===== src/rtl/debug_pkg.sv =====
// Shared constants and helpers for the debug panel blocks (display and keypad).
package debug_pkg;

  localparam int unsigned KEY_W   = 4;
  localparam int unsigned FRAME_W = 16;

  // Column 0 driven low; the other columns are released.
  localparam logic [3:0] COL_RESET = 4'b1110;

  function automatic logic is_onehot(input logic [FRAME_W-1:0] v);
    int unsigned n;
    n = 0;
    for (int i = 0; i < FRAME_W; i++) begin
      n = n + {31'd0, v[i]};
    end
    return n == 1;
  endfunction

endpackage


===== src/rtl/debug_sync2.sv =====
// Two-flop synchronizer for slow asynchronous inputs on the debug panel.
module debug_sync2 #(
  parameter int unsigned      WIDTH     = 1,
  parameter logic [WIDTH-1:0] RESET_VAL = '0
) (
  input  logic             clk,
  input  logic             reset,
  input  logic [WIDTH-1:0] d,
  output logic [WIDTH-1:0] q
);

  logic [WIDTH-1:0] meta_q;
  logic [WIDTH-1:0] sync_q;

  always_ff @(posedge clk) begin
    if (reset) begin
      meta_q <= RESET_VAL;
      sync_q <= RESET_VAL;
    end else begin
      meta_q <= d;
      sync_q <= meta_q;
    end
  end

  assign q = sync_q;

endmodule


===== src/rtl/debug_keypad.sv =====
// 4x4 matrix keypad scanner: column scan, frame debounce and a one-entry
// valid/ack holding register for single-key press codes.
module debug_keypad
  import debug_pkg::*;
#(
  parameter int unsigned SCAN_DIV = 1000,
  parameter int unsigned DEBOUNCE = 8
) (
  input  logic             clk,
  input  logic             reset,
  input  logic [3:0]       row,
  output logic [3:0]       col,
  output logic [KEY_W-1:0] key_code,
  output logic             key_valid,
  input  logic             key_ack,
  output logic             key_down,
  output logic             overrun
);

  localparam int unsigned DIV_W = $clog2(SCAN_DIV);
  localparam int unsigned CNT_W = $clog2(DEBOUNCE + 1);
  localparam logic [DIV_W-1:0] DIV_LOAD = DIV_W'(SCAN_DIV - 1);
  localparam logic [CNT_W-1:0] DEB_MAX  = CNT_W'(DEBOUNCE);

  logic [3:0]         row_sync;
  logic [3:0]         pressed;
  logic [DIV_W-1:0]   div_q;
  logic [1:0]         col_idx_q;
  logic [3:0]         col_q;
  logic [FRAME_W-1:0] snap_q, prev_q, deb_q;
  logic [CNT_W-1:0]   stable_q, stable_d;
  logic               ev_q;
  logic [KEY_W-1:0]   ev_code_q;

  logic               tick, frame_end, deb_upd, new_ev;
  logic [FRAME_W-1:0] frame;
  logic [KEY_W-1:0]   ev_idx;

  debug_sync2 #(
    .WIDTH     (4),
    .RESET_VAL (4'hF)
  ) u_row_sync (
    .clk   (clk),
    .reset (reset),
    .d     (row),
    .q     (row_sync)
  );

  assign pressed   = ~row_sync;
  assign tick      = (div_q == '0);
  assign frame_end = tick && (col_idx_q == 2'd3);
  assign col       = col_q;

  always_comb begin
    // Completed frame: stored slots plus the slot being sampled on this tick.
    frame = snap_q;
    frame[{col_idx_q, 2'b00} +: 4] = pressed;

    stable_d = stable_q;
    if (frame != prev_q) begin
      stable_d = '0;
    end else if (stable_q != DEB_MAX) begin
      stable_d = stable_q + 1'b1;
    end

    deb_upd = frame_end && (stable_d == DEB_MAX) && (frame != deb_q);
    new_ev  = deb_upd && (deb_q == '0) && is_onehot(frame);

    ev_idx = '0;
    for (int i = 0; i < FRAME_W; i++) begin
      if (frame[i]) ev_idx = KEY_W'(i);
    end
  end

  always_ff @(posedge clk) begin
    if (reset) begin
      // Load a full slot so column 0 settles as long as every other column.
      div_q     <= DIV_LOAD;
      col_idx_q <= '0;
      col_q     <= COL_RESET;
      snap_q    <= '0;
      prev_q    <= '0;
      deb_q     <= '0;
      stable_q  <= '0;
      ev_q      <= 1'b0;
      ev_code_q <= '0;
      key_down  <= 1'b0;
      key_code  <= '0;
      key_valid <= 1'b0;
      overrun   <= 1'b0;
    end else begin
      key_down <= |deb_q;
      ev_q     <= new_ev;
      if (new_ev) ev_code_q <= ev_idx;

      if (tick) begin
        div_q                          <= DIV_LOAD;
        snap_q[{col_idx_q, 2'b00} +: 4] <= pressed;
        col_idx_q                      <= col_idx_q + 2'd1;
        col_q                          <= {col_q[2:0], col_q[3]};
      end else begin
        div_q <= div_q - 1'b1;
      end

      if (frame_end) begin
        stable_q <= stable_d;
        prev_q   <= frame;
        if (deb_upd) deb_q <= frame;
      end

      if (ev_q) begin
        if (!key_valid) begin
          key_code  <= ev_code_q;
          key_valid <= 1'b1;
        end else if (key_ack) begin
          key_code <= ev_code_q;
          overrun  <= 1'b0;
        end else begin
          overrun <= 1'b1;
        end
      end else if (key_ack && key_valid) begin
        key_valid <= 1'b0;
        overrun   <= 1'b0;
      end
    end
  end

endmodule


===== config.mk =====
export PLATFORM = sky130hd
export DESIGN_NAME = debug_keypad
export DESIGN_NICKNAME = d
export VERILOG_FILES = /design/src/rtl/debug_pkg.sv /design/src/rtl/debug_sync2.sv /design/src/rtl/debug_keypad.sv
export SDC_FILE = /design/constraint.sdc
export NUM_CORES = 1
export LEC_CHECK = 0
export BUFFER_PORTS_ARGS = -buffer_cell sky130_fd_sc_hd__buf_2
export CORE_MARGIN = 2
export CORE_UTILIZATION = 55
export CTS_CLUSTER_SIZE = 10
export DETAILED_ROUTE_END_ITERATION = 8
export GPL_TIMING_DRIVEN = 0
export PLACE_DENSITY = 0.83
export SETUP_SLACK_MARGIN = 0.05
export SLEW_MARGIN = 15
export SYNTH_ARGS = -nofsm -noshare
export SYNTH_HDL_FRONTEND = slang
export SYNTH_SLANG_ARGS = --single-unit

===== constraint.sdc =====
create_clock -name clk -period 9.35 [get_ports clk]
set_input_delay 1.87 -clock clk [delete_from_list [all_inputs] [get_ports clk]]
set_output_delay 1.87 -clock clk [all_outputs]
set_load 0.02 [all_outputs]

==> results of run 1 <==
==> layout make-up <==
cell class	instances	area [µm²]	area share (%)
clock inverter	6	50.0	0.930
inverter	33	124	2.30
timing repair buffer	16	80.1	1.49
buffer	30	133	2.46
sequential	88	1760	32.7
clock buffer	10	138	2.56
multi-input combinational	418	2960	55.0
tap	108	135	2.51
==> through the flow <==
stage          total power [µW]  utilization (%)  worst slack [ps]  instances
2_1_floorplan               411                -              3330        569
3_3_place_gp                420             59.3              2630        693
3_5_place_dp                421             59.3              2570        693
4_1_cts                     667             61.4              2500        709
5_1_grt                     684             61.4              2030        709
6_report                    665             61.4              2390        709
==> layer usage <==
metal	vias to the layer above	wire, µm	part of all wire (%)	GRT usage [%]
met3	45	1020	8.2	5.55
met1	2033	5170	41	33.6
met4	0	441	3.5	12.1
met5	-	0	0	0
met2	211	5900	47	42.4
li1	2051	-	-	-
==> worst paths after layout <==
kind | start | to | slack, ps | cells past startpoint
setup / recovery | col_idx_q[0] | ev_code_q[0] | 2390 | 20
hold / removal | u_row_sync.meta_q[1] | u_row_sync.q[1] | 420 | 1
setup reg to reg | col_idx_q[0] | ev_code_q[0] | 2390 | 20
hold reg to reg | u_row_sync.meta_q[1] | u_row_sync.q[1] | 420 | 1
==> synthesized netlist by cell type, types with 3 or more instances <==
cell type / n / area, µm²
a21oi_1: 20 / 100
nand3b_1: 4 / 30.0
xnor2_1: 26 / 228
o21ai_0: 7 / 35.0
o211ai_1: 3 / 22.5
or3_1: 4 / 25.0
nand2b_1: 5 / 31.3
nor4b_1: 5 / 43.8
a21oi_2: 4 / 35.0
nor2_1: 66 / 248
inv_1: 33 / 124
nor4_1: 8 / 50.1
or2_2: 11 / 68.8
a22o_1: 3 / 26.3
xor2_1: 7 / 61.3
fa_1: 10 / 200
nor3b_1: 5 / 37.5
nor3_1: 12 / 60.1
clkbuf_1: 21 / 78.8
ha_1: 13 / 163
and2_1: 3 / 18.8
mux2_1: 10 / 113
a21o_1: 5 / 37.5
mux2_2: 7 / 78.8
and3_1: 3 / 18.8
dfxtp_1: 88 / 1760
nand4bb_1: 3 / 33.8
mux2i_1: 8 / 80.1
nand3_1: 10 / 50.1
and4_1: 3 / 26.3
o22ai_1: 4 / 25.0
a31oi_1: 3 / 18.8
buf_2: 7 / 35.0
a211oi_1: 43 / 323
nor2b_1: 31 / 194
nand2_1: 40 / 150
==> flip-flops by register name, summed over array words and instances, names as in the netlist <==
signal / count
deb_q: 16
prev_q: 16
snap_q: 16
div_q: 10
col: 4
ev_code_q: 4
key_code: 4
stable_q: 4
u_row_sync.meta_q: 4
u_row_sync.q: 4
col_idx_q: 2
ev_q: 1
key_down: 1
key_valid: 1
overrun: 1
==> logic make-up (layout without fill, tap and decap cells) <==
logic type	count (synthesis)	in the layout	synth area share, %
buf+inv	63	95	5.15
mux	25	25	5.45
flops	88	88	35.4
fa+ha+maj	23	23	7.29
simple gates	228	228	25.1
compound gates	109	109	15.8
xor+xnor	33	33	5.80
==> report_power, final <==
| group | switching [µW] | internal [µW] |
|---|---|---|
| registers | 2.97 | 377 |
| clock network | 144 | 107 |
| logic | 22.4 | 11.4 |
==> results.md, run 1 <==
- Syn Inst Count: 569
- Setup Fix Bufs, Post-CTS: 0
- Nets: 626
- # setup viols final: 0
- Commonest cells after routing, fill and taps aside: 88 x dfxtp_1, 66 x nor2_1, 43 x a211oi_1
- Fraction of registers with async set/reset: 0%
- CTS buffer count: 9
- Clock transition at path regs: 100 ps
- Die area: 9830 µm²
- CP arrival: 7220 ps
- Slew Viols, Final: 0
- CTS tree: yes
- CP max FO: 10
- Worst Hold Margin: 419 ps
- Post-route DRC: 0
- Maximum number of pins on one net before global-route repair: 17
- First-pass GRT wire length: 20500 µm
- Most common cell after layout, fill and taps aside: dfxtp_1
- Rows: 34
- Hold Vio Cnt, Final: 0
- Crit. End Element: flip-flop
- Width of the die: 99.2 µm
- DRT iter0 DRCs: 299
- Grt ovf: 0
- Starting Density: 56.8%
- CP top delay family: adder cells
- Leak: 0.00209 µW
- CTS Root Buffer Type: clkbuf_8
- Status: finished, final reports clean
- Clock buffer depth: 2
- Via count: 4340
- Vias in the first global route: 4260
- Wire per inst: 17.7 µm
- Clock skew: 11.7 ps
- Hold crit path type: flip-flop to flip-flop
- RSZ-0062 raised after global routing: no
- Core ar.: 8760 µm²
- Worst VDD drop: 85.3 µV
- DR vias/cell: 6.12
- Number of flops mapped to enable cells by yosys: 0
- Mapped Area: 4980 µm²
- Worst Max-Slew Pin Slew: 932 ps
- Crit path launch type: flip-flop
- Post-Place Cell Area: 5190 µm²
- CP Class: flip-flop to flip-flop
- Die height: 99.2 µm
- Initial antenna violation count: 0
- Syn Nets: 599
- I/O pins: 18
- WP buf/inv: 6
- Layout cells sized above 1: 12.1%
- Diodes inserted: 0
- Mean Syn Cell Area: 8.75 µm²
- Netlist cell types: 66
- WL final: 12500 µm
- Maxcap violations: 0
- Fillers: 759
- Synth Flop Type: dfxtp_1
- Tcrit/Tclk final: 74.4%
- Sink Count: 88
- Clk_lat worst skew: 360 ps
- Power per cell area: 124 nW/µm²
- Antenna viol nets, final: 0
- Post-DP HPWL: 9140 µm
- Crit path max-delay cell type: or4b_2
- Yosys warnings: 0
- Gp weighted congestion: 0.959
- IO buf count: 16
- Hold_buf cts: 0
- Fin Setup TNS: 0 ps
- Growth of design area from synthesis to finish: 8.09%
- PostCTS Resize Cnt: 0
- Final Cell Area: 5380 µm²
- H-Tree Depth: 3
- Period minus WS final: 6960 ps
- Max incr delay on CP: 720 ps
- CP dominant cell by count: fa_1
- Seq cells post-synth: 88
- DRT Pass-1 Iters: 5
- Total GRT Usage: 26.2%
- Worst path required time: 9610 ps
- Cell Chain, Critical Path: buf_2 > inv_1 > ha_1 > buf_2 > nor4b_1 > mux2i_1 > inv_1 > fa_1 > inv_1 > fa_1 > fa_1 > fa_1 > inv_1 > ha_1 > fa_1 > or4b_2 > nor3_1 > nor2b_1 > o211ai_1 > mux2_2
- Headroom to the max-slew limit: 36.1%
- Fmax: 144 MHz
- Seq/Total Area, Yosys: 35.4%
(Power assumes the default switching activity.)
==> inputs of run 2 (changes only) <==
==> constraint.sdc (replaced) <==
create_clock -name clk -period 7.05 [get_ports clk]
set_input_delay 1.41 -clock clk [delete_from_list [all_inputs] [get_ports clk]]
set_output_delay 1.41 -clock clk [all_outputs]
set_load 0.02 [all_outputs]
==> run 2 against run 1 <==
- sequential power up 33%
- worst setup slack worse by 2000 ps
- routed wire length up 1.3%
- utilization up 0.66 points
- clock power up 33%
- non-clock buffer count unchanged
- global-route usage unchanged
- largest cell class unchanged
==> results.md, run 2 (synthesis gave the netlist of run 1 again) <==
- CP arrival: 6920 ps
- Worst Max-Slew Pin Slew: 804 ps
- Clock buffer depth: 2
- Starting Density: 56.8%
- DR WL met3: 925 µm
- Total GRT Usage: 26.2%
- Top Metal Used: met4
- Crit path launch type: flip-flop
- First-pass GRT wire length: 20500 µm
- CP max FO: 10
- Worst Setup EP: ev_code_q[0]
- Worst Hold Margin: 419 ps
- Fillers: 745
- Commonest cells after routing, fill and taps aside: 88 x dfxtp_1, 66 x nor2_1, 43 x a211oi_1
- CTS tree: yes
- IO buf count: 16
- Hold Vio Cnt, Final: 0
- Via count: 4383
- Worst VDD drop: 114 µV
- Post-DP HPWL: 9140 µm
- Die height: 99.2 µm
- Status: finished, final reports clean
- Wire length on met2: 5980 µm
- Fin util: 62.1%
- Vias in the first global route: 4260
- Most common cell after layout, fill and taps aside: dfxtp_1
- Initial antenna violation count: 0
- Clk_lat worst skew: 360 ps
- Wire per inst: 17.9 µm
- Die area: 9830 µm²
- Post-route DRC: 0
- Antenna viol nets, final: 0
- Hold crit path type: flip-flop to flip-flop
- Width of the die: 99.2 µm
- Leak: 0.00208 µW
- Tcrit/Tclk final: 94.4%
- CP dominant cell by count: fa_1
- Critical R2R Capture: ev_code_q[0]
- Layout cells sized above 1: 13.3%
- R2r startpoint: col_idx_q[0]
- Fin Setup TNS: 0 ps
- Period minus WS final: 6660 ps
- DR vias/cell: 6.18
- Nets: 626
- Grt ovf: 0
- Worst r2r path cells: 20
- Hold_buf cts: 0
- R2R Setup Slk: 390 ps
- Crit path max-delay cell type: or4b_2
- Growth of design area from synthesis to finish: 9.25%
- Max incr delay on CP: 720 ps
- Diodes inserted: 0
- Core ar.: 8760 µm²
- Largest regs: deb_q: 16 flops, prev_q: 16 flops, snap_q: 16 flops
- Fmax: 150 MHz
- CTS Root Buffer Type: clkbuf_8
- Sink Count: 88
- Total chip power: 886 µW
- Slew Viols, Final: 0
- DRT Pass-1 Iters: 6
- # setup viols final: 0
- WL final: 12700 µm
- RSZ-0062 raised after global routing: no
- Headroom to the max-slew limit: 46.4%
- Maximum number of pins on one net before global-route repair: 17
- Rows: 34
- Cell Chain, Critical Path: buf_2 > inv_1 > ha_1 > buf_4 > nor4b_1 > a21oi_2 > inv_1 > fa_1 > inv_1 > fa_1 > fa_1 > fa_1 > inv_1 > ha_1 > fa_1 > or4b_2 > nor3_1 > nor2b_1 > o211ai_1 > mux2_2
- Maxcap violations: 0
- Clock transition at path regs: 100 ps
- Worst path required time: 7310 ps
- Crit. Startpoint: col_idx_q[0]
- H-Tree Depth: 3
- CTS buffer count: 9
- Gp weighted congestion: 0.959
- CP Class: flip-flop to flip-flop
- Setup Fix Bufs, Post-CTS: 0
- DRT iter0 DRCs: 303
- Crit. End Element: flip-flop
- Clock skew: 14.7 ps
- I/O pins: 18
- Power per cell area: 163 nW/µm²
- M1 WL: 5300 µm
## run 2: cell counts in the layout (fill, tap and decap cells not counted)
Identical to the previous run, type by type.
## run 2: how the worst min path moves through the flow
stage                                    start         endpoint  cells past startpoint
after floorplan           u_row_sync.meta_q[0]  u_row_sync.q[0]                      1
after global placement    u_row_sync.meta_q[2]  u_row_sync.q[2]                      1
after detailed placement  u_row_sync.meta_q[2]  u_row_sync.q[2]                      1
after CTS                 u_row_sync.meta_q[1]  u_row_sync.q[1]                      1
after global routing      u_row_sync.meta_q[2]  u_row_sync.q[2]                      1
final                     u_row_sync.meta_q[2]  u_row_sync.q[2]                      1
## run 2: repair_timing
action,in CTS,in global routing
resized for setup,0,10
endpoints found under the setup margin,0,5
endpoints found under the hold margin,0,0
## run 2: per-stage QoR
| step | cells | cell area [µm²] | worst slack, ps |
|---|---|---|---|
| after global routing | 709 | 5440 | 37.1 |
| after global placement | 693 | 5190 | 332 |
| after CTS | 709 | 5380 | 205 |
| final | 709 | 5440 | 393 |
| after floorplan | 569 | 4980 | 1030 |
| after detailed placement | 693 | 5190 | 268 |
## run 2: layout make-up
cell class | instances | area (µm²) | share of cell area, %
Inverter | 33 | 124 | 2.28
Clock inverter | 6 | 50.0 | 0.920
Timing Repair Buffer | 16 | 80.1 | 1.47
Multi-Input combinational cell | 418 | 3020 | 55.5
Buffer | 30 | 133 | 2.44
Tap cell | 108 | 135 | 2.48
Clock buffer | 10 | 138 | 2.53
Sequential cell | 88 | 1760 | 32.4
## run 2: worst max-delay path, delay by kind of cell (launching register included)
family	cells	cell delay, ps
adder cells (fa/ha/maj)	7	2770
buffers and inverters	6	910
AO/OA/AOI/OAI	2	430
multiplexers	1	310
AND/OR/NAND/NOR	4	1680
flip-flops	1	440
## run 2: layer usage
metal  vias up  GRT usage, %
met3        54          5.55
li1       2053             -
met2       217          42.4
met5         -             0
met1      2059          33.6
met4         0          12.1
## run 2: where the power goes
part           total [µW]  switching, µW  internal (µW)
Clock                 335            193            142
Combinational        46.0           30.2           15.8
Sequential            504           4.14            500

--

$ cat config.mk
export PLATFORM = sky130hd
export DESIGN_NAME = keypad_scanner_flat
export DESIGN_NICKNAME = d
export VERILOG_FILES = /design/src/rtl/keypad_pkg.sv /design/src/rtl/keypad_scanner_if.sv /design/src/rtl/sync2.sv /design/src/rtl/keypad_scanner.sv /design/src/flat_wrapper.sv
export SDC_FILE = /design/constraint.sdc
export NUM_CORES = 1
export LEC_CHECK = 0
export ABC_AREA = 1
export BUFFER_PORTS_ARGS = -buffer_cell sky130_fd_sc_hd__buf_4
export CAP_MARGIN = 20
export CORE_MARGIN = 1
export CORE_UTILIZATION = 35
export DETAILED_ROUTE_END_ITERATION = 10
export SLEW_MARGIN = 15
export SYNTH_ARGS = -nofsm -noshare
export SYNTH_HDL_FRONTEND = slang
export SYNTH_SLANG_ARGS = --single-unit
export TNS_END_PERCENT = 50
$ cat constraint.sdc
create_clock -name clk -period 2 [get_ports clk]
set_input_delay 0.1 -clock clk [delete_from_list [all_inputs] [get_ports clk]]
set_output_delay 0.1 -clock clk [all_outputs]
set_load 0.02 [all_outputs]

» **What to produce**
If a line above holds the word "localparam", copy it.

» **Output**
  localparam int unsigned KEY_W   = 4;
  localparam int unsigned FRAME_W = 16;
  localparam logic [3:0] COL_RESET = 4'b1110;
  localparam int unsigned DIV_W = $clog2(SCAN_DIV);
  localparam int unsigned CNT_W = $clog2(DEBOUNCE + 1);
  localparam logic [DIV_W-1:0] DIV_LOAD = DIV_W'(SCAN_DIV - 1);
  localparam logic [CNT_W-1:0] DEB_MAX  = CNT_W'(DEBOUNCE);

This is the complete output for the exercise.